** Data listing follows **

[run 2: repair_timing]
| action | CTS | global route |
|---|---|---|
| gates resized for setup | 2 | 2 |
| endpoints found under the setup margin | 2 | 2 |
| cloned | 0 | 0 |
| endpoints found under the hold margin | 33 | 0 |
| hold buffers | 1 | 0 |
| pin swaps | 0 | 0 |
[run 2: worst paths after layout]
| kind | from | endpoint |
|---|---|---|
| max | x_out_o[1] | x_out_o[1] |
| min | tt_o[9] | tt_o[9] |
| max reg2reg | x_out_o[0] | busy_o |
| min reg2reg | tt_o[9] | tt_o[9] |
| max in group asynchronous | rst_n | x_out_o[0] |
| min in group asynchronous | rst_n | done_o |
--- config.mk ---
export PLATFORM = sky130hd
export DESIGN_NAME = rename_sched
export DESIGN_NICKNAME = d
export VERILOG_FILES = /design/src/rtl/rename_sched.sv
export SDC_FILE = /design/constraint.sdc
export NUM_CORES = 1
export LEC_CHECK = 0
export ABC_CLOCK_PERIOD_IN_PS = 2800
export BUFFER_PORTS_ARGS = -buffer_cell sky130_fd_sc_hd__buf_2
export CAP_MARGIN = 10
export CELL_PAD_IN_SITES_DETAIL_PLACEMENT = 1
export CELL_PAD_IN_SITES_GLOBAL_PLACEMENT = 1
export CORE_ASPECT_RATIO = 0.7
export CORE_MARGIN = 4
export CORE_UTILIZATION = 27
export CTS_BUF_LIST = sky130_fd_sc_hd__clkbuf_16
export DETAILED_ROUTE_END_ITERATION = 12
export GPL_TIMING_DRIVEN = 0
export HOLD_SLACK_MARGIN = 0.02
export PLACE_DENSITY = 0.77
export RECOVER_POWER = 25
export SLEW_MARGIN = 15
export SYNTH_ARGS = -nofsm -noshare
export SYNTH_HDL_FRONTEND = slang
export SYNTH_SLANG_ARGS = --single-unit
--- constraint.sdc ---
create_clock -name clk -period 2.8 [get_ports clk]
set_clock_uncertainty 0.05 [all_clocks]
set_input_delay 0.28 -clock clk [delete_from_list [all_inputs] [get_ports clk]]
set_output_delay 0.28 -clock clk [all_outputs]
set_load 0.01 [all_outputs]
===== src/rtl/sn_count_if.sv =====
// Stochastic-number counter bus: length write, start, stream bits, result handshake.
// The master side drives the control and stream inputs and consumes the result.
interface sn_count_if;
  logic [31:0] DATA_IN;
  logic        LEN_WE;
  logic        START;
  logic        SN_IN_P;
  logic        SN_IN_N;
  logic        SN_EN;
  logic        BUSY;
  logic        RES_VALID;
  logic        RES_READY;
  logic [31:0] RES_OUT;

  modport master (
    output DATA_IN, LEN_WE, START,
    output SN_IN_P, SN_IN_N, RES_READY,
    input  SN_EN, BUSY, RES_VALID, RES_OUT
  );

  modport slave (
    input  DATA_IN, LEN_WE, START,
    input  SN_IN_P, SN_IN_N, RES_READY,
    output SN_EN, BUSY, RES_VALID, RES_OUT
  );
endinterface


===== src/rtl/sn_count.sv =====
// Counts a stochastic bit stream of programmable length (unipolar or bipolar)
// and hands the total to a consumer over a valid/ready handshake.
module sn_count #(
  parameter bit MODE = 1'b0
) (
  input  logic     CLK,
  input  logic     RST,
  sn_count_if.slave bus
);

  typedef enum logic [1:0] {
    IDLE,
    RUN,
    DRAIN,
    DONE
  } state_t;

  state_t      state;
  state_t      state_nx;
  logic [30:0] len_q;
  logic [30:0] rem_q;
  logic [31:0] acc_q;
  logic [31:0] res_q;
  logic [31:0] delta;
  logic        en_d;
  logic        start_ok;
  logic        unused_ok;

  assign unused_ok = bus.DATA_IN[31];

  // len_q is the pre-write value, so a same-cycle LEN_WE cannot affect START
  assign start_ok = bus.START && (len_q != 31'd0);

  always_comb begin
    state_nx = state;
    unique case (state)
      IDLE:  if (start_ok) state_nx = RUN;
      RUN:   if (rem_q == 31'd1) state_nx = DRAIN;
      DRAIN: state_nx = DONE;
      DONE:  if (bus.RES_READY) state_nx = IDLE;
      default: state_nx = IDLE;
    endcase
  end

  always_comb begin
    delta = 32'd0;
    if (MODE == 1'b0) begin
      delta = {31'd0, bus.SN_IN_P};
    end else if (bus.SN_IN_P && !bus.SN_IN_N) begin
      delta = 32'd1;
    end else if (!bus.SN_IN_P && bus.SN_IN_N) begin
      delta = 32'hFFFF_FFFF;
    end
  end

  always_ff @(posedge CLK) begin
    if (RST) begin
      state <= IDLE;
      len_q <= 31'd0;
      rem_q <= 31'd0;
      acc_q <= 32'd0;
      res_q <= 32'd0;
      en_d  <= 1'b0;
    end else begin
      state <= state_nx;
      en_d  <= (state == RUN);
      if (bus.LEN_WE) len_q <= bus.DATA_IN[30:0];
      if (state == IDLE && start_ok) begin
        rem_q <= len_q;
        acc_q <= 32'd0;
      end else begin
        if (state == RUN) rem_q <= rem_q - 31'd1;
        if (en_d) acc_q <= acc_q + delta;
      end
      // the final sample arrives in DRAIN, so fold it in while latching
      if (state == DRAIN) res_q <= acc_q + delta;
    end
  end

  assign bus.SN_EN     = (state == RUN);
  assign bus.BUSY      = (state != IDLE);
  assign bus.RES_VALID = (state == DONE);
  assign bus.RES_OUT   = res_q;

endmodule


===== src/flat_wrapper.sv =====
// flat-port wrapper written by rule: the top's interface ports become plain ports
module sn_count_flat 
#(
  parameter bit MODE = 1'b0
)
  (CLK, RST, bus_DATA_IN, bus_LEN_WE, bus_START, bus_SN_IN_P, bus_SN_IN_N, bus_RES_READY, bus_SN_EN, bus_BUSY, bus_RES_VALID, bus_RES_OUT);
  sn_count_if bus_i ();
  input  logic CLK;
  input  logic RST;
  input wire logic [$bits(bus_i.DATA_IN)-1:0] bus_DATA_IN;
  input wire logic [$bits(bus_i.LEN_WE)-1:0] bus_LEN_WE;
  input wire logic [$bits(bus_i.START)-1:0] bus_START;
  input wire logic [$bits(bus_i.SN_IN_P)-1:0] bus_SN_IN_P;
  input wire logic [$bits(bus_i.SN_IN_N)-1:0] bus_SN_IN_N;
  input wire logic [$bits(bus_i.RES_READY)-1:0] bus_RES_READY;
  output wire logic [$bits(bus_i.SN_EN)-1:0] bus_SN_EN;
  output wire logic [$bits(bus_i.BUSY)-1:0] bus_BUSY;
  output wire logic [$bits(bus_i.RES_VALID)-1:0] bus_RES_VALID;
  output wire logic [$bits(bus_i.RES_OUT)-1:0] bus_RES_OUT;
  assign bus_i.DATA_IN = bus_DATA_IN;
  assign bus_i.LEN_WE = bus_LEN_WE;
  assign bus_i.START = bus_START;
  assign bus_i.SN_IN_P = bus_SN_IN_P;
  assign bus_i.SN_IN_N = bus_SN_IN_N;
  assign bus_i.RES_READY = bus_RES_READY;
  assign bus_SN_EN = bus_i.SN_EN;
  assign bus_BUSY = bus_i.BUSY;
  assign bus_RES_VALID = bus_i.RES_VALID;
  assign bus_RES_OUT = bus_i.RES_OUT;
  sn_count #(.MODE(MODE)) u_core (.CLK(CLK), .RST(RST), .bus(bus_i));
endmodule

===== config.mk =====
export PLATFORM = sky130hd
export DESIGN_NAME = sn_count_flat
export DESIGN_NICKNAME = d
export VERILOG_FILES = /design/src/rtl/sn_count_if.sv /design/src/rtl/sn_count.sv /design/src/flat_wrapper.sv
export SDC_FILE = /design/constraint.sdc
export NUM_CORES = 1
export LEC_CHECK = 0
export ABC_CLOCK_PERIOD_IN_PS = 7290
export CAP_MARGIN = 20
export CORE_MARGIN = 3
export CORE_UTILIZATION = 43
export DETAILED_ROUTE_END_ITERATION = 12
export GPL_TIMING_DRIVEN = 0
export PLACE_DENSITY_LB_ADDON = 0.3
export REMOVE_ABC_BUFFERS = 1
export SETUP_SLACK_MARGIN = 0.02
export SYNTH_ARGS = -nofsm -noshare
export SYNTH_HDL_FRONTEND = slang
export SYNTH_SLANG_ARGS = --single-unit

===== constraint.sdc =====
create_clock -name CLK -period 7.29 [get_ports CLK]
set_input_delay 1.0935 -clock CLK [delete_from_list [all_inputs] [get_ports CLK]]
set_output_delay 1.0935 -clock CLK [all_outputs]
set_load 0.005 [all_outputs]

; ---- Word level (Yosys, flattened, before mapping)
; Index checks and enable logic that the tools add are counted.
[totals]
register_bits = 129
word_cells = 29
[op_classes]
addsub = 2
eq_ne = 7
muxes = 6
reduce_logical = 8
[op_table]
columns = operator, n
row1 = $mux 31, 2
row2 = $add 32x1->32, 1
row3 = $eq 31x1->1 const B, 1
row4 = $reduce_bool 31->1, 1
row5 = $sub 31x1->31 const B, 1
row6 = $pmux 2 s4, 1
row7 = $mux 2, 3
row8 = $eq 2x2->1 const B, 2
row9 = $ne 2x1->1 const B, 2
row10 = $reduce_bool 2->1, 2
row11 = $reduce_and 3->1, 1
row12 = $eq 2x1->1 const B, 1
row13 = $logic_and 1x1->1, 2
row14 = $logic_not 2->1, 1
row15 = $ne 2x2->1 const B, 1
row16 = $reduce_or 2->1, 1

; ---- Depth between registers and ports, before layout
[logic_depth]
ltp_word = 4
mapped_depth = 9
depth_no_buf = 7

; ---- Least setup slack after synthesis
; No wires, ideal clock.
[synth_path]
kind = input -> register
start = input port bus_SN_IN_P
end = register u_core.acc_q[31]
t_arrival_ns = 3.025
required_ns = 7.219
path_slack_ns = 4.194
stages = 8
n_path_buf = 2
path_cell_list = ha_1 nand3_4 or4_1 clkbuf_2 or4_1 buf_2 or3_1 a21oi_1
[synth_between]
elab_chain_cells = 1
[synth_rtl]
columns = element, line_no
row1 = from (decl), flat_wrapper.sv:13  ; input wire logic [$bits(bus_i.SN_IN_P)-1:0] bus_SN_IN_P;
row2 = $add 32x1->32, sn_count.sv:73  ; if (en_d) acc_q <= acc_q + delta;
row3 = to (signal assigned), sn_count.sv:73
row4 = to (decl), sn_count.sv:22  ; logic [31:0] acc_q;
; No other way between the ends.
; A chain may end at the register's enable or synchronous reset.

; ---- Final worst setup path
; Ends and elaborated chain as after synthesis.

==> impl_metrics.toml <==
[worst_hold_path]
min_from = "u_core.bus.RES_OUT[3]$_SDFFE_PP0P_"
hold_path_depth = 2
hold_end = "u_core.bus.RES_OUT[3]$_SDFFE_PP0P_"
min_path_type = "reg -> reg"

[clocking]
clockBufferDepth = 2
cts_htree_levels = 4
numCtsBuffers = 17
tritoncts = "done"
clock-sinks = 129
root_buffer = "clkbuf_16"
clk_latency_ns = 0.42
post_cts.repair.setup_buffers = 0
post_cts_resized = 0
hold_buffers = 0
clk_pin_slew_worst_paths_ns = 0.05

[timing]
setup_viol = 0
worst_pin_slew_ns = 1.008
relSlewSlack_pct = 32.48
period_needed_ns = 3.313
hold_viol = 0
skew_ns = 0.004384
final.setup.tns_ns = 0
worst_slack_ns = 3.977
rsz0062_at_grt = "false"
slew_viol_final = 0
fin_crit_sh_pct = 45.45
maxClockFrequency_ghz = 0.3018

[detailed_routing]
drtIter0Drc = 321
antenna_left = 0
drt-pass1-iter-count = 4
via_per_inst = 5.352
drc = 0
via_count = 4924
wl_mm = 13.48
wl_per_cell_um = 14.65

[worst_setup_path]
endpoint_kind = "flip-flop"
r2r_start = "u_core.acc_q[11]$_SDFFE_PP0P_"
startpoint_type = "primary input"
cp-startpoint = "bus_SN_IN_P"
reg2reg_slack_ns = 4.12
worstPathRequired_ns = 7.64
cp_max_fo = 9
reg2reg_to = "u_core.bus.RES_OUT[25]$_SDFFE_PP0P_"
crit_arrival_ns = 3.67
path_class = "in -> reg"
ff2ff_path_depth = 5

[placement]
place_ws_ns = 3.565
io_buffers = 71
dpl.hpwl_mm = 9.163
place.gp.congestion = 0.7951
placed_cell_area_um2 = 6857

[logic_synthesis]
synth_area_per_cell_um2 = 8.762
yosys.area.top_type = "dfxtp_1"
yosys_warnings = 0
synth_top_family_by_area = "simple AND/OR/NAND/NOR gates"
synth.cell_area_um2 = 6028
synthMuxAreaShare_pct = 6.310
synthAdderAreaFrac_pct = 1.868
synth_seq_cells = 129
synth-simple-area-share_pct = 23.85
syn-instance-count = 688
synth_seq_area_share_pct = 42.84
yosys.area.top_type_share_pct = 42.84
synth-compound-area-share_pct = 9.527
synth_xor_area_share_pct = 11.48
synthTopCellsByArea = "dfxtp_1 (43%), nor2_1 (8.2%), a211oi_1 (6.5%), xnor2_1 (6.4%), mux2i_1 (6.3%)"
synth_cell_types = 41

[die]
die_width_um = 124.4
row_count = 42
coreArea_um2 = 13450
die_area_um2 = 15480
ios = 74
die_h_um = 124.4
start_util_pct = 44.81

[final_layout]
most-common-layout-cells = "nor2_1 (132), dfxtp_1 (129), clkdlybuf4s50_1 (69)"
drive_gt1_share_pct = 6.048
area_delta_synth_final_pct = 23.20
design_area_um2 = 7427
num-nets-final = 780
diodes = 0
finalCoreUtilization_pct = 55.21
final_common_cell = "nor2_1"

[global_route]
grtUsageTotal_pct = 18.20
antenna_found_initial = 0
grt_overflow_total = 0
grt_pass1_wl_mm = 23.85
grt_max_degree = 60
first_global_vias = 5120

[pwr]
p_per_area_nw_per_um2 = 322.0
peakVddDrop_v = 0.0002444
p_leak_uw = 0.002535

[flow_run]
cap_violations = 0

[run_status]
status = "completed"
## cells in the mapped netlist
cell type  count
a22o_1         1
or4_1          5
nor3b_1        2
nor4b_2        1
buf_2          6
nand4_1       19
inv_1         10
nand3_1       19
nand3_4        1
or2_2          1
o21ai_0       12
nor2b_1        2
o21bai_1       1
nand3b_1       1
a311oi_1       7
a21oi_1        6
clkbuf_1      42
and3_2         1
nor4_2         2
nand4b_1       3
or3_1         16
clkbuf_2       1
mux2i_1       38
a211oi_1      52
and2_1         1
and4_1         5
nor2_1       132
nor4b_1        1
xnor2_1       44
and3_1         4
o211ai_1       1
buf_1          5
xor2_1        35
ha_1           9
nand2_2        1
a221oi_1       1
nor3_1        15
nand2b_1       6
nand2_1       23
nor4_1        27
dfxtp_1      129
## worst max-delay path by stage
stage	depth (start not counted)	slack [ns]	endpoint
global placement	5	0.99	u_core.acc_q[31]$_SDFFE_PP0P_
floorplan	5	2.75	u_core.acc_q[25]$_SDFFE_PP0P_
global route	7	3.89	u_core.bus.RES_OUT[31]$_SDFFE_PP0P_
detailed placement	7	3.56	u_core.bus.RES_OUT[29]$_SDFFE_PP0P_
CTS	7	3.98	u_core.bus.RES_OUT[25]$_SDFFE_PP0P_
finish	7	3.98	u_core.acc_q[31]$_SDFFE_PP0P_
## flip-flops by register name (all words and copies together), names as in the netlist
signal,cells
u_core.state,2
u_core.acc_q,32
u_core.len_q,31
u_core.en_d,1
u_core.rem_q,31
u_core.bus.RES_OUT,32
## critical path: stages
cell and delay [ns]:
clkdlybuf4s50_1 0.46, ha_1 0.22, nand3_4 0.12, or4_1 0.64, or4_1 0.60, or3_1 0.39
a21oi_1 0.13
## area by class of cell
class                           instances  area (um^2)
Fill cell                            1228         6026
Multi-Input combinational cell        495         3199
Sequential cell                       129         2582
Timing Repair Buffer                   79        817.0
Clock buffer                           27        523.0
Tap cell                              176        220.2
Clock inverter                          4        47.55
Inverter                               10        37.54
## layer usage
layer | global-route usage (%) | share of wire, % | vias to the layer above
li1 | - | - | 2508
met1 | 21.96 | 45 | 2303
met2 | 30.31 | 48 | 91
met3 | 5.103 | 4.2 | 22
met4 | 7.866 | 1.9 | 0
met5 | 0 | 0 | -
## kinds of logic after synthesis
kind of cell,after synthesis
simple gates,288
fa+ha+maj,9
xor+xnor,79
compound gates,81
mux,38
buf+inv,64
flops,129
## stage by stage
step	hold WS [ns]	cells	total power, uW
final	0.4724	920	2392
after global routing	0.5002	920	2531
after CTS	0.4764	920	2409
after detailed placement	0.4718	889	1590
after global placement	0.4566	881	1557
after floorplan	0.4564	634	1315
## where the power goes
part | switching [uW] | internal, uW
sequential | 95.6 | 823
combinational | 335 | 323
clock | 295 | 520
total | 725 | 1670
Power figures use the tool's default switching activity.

** End of Data listing **

* **Problem details**
After locating the line holding "crit_arrival_ns = 3.67" above, output exactly that line and every line after it through the line holding "synth_seq_area_share_pct = 42.84". Include nothing else.

* **Exercise answer**
crit_arrival_ns = 3.67
path_class = "in -> reg"
ff2ff_path_depth = 5

[placement]
place_ws_ns = 3.565
io_buffers = 71
dpl.hpwl_mm = 9.163
place.gp.congestion = 0.7951
placed_cell_area_um2 = 6857

[logic_synthesis]
synth_area_per_cell_um2 = 8.762
yosys.area.top_type = "dfxtp_1"
yosys_warnings = 0
synth_top_family_by_area = "simple AND/OR/NAND/NOR gates"
synth.cell_area_um2 = 6028
synthMuxAreaShare_pct = 6.310
synthAdderAreaFrac_pct = 1.868
synth_seq_cells = 129
synth-simple-area-share_pct = 23.85
syn-instance-count = 688
synth_seq_area_share_pct = 42.84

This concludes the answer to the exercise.